I am getting my 1st GSD in a few weeks, but I have been involved in the Labrador Retriever world for the last 25+ years. Including being president of my local club (that hosted AKC field trails, hunt tests and HRC hunt tests). Which is to say - I know just a little something about "club dynamics". Both the good and the ugly... :laugh:

I'm not disputing your (*onyx'girl*) claim that this attitude might be true in that club (and yes, I know you were speculating and not stating fact). I've seen it in some other clubs in my area.

But it's a really, REALLY short sighted view for a club to take. 


First, I think back to when I got my first lab. I joined the local retriever club NOT wanting to "get titles" or "become a breeder" - but because I saw it as a way I could better train my retriever to be a better hunting companion. Getting titles on my dogs and eventually breeding came later (much later).


Does these SCH clubs not see that training for SCH skills is beneficial for the dog/owner in it's own right? Even if that person never enters an event or breeds their dog? A person with that "commitment" is something that takes time to develop - virtually nobody starts out that way from day 1.

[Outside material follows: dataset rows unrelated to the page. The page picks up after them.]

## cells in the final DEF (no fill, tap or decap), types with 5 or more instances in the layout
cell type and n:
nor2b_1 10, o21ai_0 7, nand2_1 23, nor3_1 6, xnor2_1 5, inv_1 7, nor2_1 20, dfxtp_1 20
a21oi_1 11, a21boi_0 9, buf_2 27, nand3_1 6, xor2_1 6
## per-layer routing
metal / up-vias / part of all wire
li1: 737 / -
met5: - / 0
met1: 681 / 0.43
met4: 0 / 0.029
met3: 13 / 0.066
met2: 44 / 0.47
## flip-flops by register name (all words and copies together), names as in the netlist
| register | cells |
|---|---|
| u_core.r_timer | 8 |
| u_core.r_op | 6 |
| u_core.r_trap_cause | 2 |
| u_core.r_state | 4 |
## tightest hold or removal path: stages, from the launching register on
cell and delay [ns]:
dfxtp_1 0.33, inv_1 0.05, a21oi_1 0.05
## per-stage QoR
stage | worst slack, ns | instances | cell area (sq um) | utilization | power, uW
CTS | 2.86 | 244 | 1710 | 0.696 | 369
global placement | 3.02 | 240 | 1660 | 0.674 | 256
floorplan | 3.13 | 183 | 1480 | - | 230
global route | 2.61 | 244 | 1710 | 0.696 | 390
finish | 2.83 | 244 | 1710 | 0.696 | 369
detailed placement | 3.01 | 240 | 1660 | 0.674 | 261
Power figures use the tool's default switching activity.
`config.mk`:
```
export PLATFORM = sky130hd
export DESIGN_NAME = jtframe_romrq_cache
export DESIGN_NICKNAME = d
export VERILOG_FILES = /design/src/rtl/jtframe_romrq_pkg.sv /design/src/rtl/jtframe_romrq_tagmatch.sv /design/src/rtl/jtframe_romrq_cache.sv
export SDC_FILE = /design/constraint.sdc
export NUM_CORES = 1
export LEC_CHECK = 0
export BUFFER_PORTS_ARGS = -buffer_cell sky130_fd_sc_hd__buf_2
export CORE_MARGIN = 2
export CORE_UTILIZATION = 40
export CTS_CLUSTER_DIAMETER = 100
export CTS_CLUSTER_SIZE = 25
export DETAILED_ROUTE_END_ITERATION = 12
export PLACE_DENSITY = 0.6
export SYNTH_ARGS = -nofsm -noshare
export SYNTH_HDL_FRONTEND = slang
export SYNTH_SLANG_ARGS = --single-unit
```
`constraint.sdc`:
```
create_clock -name clk -period 3.5 [get_ports clk]
set_input_delay 0.35 -clock clk [delete_from_list [all_inputs] [get_ports clk]]
set_output_delay 0.35 -clock clk [all_outputs]
set_load 0.03 [all_outputs]
```
`src/rtl/jtframe_romrq_pkg.sv`:
```
// Shared types and helpers for the jtframe ROM request cache family.
// Holds the FSM state type, the address alignment rule and the line pointer width.
package jtframe_romrq_pkg;

  typedef enum logic {
    IDLE = 1'b0,
    WAIT = 1'b1
  } romrq_state_t;

  // Number of low address bits that select a lane inside the 32-bit line
  function automatic int align_bits(input int dw);
    if (dw == 8) begin
      return 2;
    end else if (dw == 16) begin
      return 1;
    end else begin
      return 0;
    end
  endfunction

  // wr_ptr width: $clog2(CACHE_N), never below one bit
  function automatic int ptr_width(input int n);
    if (n <= 1) begin
      return 1;
    end else begin
      return $clog2(n);
    end
  endfunction

  localparam int PTR_W_DEFAULT = ptr_width(4);

endpackage

```
`src/rtl/jtframe_romrq_tagmatch.sv`:
```
// Parallel tag compare over N lines: hit flag, one-hot match vector and encoded index.
// The lowest matching line wins the encoded index.
module jtframe_romrq_tagmatch #(
  parameter int AW = 18,
  parameter int N  = 4,
  parameter int PW = 2
) (
  input  logic [N-1:0][AW-1:0] tags,
  input  logic [N-1:0]         valid,
  input  logic [AW-1:0]        key,
  output logic                 hit,
  output logic [N-1:0]         hit_oh,
  output logic [PW-1:0]        hit_idx
);

  // compare every valid line against the key and encode the first match
  always_comb begin
    hit_oh  = '0;
    hit_idx = '0;
    for (int i = 0; i < N; i++) begin
      hit_oh[i] = valid[i] && (tags[i] == key);
    end
    for (int i = N - 1; i >= 0; i--) begin
      if (hit_oh[i]) begin
        hit_idx = PW'(i);
      end else begin
        hit_idx = hit_idx;
      end
    end
    hit = |hit_oh;
  end

endmodule

```
`src/rtl/jtframe_romrq_cache.sv`:
```
// Fully-associative 32-bit line cache with FIFO replacement in front of one SDRAM slot.
// A single outstanding fill is tracked by the FSM and lands in the cache even if addr moves.
module jtframe_romrq_cache
  import jtframe_romrq_pkg::*;
#(
  parameter int AW      = 18,
  parameter int DW      = 8,
  parameter int CACHE_N = 4,
  parameter int REPACK  = 0
) (
  input  logic          clk,
  input  logic          rst_n,
  input  logic          clr,
  input  logic [21:0]   offset,
  input  logic [AW-1:0] addr,
  input  logic          addr_ok,
  input  logic [31:0]   din,
  input  logic          din_ok,
  input  logic          we,
  output logic          req,
  output logic [21:0]   sdram_addr,
  output logic          data_ok,
  output logic [DW-1:0] dout
);

  localparam int PW = ptr_width(CACHE_N);
  localparam int LB = align_bits(DW);
  localparam logic [AW-1:0] LOW_MASK = AW'((1 << LB) - 1);

  romrq_state_t                   state_r;
  logic [CACHE_N-1:0][AW-1:0]     tag_r;
  logic [CACHE_N-1:0][31:0]       data_r;
  logic [CACHE_N-1:0]             valid_r;
  logic [PW-1:0]                  wr_ptr_r;
  logic [AW-1:0]                  pend_r;
  logic                           drop_r;

  logic [AW-1:0]      areq_s;
  logic               match_s;
  logic               hit_s;
  logic [CACHE_N-1:0] hit_oh_s;
  logic [PW-1:0]      hit_idx_s;
  logic               fill_s;
  logic               pt_s;
  logic [21:0]        pend_ext_s;
  logic [4:0]         lane_s;
  logic [31:0]        src_s;
  logic [31:0]        word_s;

  assign areq_s     = addr & ~LOW_MASK;
  assign hit_s      = match_s && !clr;
  assign fill_s     = (state_r == WAIT) && we && din_ok;
  assign pt_s       = (REPACK == 0) && fill_s && !drop_r && !clr && (pend_r == areq_s);
  assign pend_ext_s = 22'(pend_r);
  // 8-bit consumers address bytes while the slot is addressed in 16-bit words
  assign sdram_addr = ((DW == 8) ? (pend_ext_s >> 1) : pend_ext_s) + offset;

  jtframe_romrq_tagmatch #(
    .AW (AW),
    .N  (CACHE_N),
    .PW (PW)
  ) u_tagmatch (
    .tags    (tag_r),
    .valid   (valid_r),
    .key     (areq_s),
    .hit     (match_s),
    .hit_oh  (hit_oh_s),
    .hit_idx (hit_idx_s)
  );

  // pick the little-endian lane out of the pass-through or cached line
  always_comb begin
    lane_s = 5'd0;
    if (DW == 8) begin
      lane_s = {addr[1:0], 3'b000};
    end else if (DW == 16) begin
      lane_s = {addr[1], 4'b0000};
    end else begin
      lane_s = 5'd0;
    end
    src_s  = pt_s ? din : data_r[hit_idx_s];
    word_s = src_s >> lane_s;
  end

  // request FSM, line fill and invalidation
  always_ff @(posedge clk or negedge rst_n) begin
    if (!rst_n) begin
      state_r  <= IDLE;
      req      <= 1'b0;
      pend_r   <= '0;
      drop_r   <= 1'b0;
      valid_r  <= '0;
      wr_ptr_r <= '0;
      tag_r    <= '0;
      data_r   <= '0;
    end else begin
      case (state_r)
        IDLE: begin
          if (addr_ok && !hit_s && !clr) begin
            pend_r  <= areq_s;
            req     <= 1'b1;
            state_r <= WAIT;
          end
        end
        WAIT: begin
          if (fill_s) begin
            req     <= 1'b0;
            state_r <= IDLE;
            drop_r  <= 1'b0;
          end else if (clr) begin
            drop_r <= 1'b1;
          end
        end
        default: begin
          state_r <= IDLE;
          req     <= 1'b0;
        end
      endcase
      // clr beats a same-cycle fill, so nothing is written then
      if (clr) begin
        valid_r  <= '0;
        wr_ptr_r <= '0;
      end else if (fill_s && !drop_r) begin
        tag_r[wr_ptr_r]   <= pend_r;
        data_r[wr_ptr_r]  <= din;
        valid_r[wr_ptr_r] <= 1'b1;
        wr_ptr_r <= (wr_ptr_r == PW'(CACHE_N - 1)) ? '0 : wr_ptr_r + 1'b1;
      end
    end
  end

  // registered response: hit or same-edge pass-through of the fill
  always_ff @(posedge clk or negedge rst_n) begin
    if (!rst_n) begin
      data_ok <= 1'b0;
      dout    <= '0;
    end else begin
      data_ok <= addr_ok && (hit_s || pt_s);
      if (addr_ok && (hit_s || pt_s)) begin
        dout <= word_s[DW-1:0];
      end
    end
  end

endmodule
```
==> metrics.md <==
| Metric | Value |
|---|---|
| Max incr delay on CP | about 360 ps |
| Most used DFF post-synth | dfrtp_1 |
| Post-synthesis mux area share | 0.2578 |
| Fin. max-slew vios | 0 |
| Crit path launch type | flip-flop |
| Class of the worst hold path | input port to flip-flop |
| Synth Area in Adders | 0.02321 |
| XOR/XNOR Fraction of Synth Area | 0.07295 |
| WL/cell | 20.14 um |
| Post-Syn Area per Cell | ~12 um2 |
| Clock transition at path regs | around 90 ps |
| Num CTS Buffers | 13 |
| Simple-gate share of the synthesized area | 0.06639 |
| Most frequent CP cell | o21ai_2 |
| Critical Setup Path Class | flip-flop to primary output |
| Seq cells post-synth | 226 |
| Die H | between 150 and 200 um |
| Hold slack | between 80 and 90 ps |
| Compound-cell area share of the yosys netlist | 0.06081 |
| Async set or reset register ratio after synthesis | 1.000 |
| Leakage | 5.964 nW |
| Crit. End Element | primary output |
| Initial antenna violation count | 4 |
| Final WL | roughly 29,000 um |
| Total power | 6.826 mW |
| Latest clock arrival within the worst-skew pair | between 400 and 500 ps |
| EDFF count, synth | 0 |
| Final worst path period share | 0.9521 |
| PwrDens | 519.4 mW/mm2 |
| Max Root-Sink Buffers | 3 |
| Ranking of synthesized cells by area | dfrtp_1 49%, mux2_2 19%, xnor2_1 5.3% |
| Chip width | 174.6 um |
| CTS Root Cell | clkbuf_16 |
| Fin nets | 1,140 |
| Fraction of layout cells with a size suffix above 1 | 0.3775 |
| Vias | about 7,600 |
| CP arrival | 2980 ps |
| Post-route ant nets | 0 |
| Skew final | about 20 ps |
| Setup Viol. Count Final | 0 |
| CP Max Fanout | 3 |
| VDD IR-drop max | 0.0002397 V |
| Grt ovf | 0 |
| Largest net degree at the start of global routing | between 100 and 150 |
| Fin. Hold Viols | 0 |
| Initial core utilization | 0.4058 |
| Clk sinks | ~230 |
| Site Rows | between 60 and 70 |
| Syn_nets | around 1,000 |
| CP Data Required Time | ~3200 ps |
| Register area share after synthesis | 0.4856 |
| Outcome | finished, final reports clean |
| Vias per cell | around 5.3 |
| Count of cell types in the netlist | between 50 and 60 |
| Detailed Routing Iterations Pass 1 | 4 |
| Placed insts | about 1,400 |
| Die Area | 0.03050 mm2 |
| Yosys top cell area share | 0.4856 |
| Post-synth top area cell | dfrtp_1 |
| Gpl congestion | 0.7990 |
| RSZ-0062 raised after global routing | true |
| H-tree levels | 1 |
| TritonCTS clock tree | yes |
| Flop-to-flop setup slack | roughly 600 ps |
| Largest family of logic cells by synthesized area | multiplexers |
| DRC | 0 |
| Min Tclk post-route | roughly 3300 ps |
| Total GRT Usage | 0.1915 |
| PortBufs | 107 |
| Boundary Pins | 110 |
| Reg2Reg Depth | 10 |
| First-pass GRT wire length | between 40,000 and 50,000 um |
| Hold depth | 2 |
| Fmax | 300.1 MHz |
| Cells after Synth | around 950 |
| Initial DRC count | 426 |
| Area of the mapped netlist | roughly 0.012 mm2 |
| Worst relative slew slack | 0.4982 |
| Synth warn | 0 |
| Slowest CP cell | dfrtp_1 |
| Vias in the first global route | around 8,000 |
| DP HPWL | between 15,000 and 20,000 um |
| Crit path cell chain | ha_1 -> inv_1 -> fa_2 -> nor2b_2 -> o21ai_1 -> a21boi_2 -> o21ai_2 -> a211oi_4 -> o31ai_4 -> o21ai_2 -> nand3_1 -> xnor2_1 -> buf_4 |
| Max-Cap Viols | 0 |
| Syn-to-layout area delta | 12.84% |
| Core area | approximately 0.029 mm2 |
| Finished Layout Cells | approximately 1,400 |
| Slew @ Worst Pin | ~750 ps |
File: src/rtl/apb_slave_mem.sv
// APB byte-wide scratch memory; optional wait states compiled in with APB_MEM_WAIT_EN.
// Latency: pready rises WAIT_CYCLES+1 cycles after penable (1 cycle without APB_MEM_WAIT_EN).
// Backpressure: pready stays low through wait states; DONE lasts one cycle and each transfer needs a fresh setup.
module apb_slave_mem #(
  parameter int         DEPTH       = 256,
  parameter logic [3:0] WAIT_CYCLES = 4'd2
) (
  input  logic       pclk,
  input  logic       presetn,
  input  logic       psel,
  input  logic       penable,
  input  logic       pwrite,
  input  logic [7:0] paddr,
  input  logic [7:0] pwdata,
  output logic [7:0] prdata,
  output logic       pready,
  output logic       pslverr,
  output logic [1:0] state
);

  localparam int         AW      = (DEPTH > 1) ? $clog2(DEPTH) : 1;
  localparam logic [8:0] DEPTH_W = 9'(DEPTH);

  typedef enum logic [1:0] {
    IDLE = 2'b00,
    BUSY = 2'b01,
    DONE = 2'b10
  } state_t;

  state_t          state_q;
  state_t          state_d;
  logic            complete;
  logic            cnt_zero;
  logic            in_range;
  logic [AW-1:0]   idx;
  logic [7:0]      mem [DEPTH];

  assign in_range = ({1'b0, paddr} < DEPTH_W);
  assign idx      = paddr[AW-1:0];
  assign state    = state_q;

`ifdef APB_MEM_WAIT_EN
  logic [3:0] cnt;

  assign cnt_zero = (cnt == 4'd0);

  always_ff @(posedge pclk or negedge presetn) begin
    if (!presetn) begin
      cnt <= 4'd0;
    end else if (state_q == IDLE && psel && !penable) begin
      cnt <= WAIT_CYCLES;
    end else if (state_q == BUSY && psel && !cnt_zero) begin
      cnt <= cnt - 4'd1;
    end
  end
`else
  assign cnt_zero = 1'b1;
`endif

  always_ff @(posedge pclk or negedge presetn) begin
    if (!presetn) begin
      state_q <= IDLE;
    end else begin
      state_q <= state_d;
    end
  end

  // A transfer only completes from BUSY, so an access phase seen in IDLE is dropped.
  always_comb begin
    state_d  = state_q;
    complete = 1'b0;
    case (state_q)
      IDLE: begin
        if (psel && !penable) begin
          state_d = BUSY;
        end
      end
      BUSY: begin
        if (!psel) begin
          state_d = IDLE;
        end else if (cnt_zero && penable) begin
          state_d  = DONE;
          complete = 1'b1;
        end
      end
      DONE:    state_d = IDLE;
      default: state_d = IDLE;
    endcase
  end

  always_ff @(posedge pclk or negedge presetn) begin
    if (!presetn) begin
      pready  <= 1'b0;
      pslverr <= 1'b0;
      prdata  <= 8'h00;
    end else begin
      pready  <= complete;
      pslverr <= complete && !in_range;
      if (complete && !pwrite) begin
        prdata <= in_range ? mem[idx] : 8'h00;
      end
    end
  end

  always_ff @(posedge pclk or negedge presetn) begin
    if (!presetn) begin
      for (int i = 0; i < DEPTH; i++) begin
        mem[i] <= 8'h00;
      end
    end else if (complete && pwrite && in_range) begin
      mem[idx] <= pwdata;
    end
  end

endmodule
File: config.mk
export PLATFORM = sky130hd
export DESIGN_NAME = apb_slave_mem
export DESIGN_NICKNAME = d
export VERILOG_FILES = /design/src/rtl/apb_slave_mem.sv
export SDC_FILE = /design/constraint.sdc
export NUM_CORES = 2
export LEC_CHECK = 0
export CORE_MARGIN = 2
export CORE_UTILIZATION = 60
export DETAILED_ROUTE_END_ITERATION = 7
export PLACE_DENSITY = 0.76
export SYNTH_ARGS = -nofsm -noshare
export SYNTH_HDL_FRONTEND = slang
export SYNTH_SLANG_ARGS = --single-unit
File: constraint.sdc
create_clock -name pclk -period 3 [get_ports pclk]
set_input_delay 0.6 -clock pclk [delete_from_list [all_inputs] [get_ports pclk]]
set_output_delay 0.6 -clock pclk [all_outputs]
set_load 0.05 [all_outputs]
Word-level counts from Yosys, hierarchy flattened
Index checks and enable logic that the tools add are counted.

storage, ports and cells
  bits in registers = 2059
  input bits = 21

cells by class
  order comparisons = 2
  eq/ne operators = 3
  multiplexer cells = 13
  bitwise operators = 1
  reductions and logical operators = 8

operators by type and width
  operator                                                                number
  2048-bit bitwise mux                                                    1
  8-bit binary-select mux with 8-bit select                               1
  8-bit demux with 8-bit select                                           1
  8-bit 2-to-1 mux                                                        3
  9-bit greater-or-equal comparator (second input constant)               1
  9-bit by 1-bit < comparator with 1-bit output (second input constant)   1
  8-bit NOT with 9-bit output                                             1
  2-bit 2-to-1 mux                                                        3
  1-bit logical AND                                                       4
  2-bit one-hot mux with 2 select lines                                   1
  1-bit 2-to-1 mux                                                        3
  3-bit inequality test (second input constant)                           1
  2-bit by 1-bit equality test with 1-bit output (second input constant)  1
  1-bit zero test                                                         2
  2-bit zero test                                                         1
  2-bit inequality test (second input constant)                           1
  2-bit AND reduction                                                     1

Longest topological paths before layout
  word-level depth = 6
  depth in mapped cells = 13
  mapped depth without buffers = 7

Least setup slack after synthesis
OpenSTA, ideal clock, no wires.

  path type = input -> register
  start point = input port paddr[0]
  end point = register prdata[2]
  arrival = 2.630 ns
  slack = 0.249 ns
  cell stages on the path = 9
  path through = buf_6 buf_2 buf_2 mux4_2 a221oi_1 o22ai_1 a211oi_1 o22ai_1 o22a_1

between the ends
  cells in the longest elaborated chain, start to end = 4

RTL lines
  what                                                 RTL line  source
  start, declared                                      13        input logic [7:0] paddr,
  8-bit NOT with 9-bit output (not written as such)    100       prdata <= in_range ? mem[idx] : 8'h00;
  8-bit binary-select mux with 8-bit select            100
  8-bit 2-to-1 mux (not written as such) (2 in a row)  100
  end signal, assigned                                 100
  end, declared                                        15        output logic [7:0] prdata,

Every way passes these cells. The select of a mux whose other input is x is not followed.
A chain may end at the register's enable or synchronous reset.

Worst setup path in the final report
  start point = register prdata[7]
  end point = output port prdata[7]

No word-level cell between the ends.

Secondly, running a club takes manpower. Over time, people get older, loose interest, and burn out (I eventually burned out of the retriever games). That means clubs are always in need of an infusion of "new blood". If they are only seeking those people who are "committed to be a competitor", do they not realize that their club will eventually die out?



So I guess what I'm saying is that I object to your phrase "wasting the club's time"....


----------



## TxFig

I forgot to mention - I am DESPERATELY seeking a SCH/IPO club somewhere near my hometown of Bryan-College Station, TX..... 

Hopefully, one without alot of "snobs"...


----------



## Jag

I think Jane is correct. You don't just go to a club and say "Hey, I wanna join!" and you're in. You have to go through a process to be accepted. They want to make sure you're committed to the club. So 'not wasting the club's time' is EXACTLY the point. The only thing I find worrisome is that you could sometimes spend months with a club you want to join and maybe not get voted in.


----------



## TxFig

Jag said:


> I think Jane is correct. You don't just go to a club and say "Hey, I wanna join!" and you're in. You have to go through a process to be accepted. They want to make sure you're committed to the club. So 'not wasting the club's time' is EXACTLY the point. The only thing I find worrisome is that you could sometimes spend months with a club you want to join and maybe not get voted in.



Wow. I guess snobs is the right word.
That is exactly the kind of club I would *NOT* want to join. 



As I said, I am a past-president of Bryan-College Station Retriever Club (which at one time held the record for hosting the largest AKC Retriever Hunt Test in the nation). We were also one of the only clubs in the nation to hold licensed Hunt Tests for both the AKC and HRC (that in particular was MY doing - I personally spear headed that effort).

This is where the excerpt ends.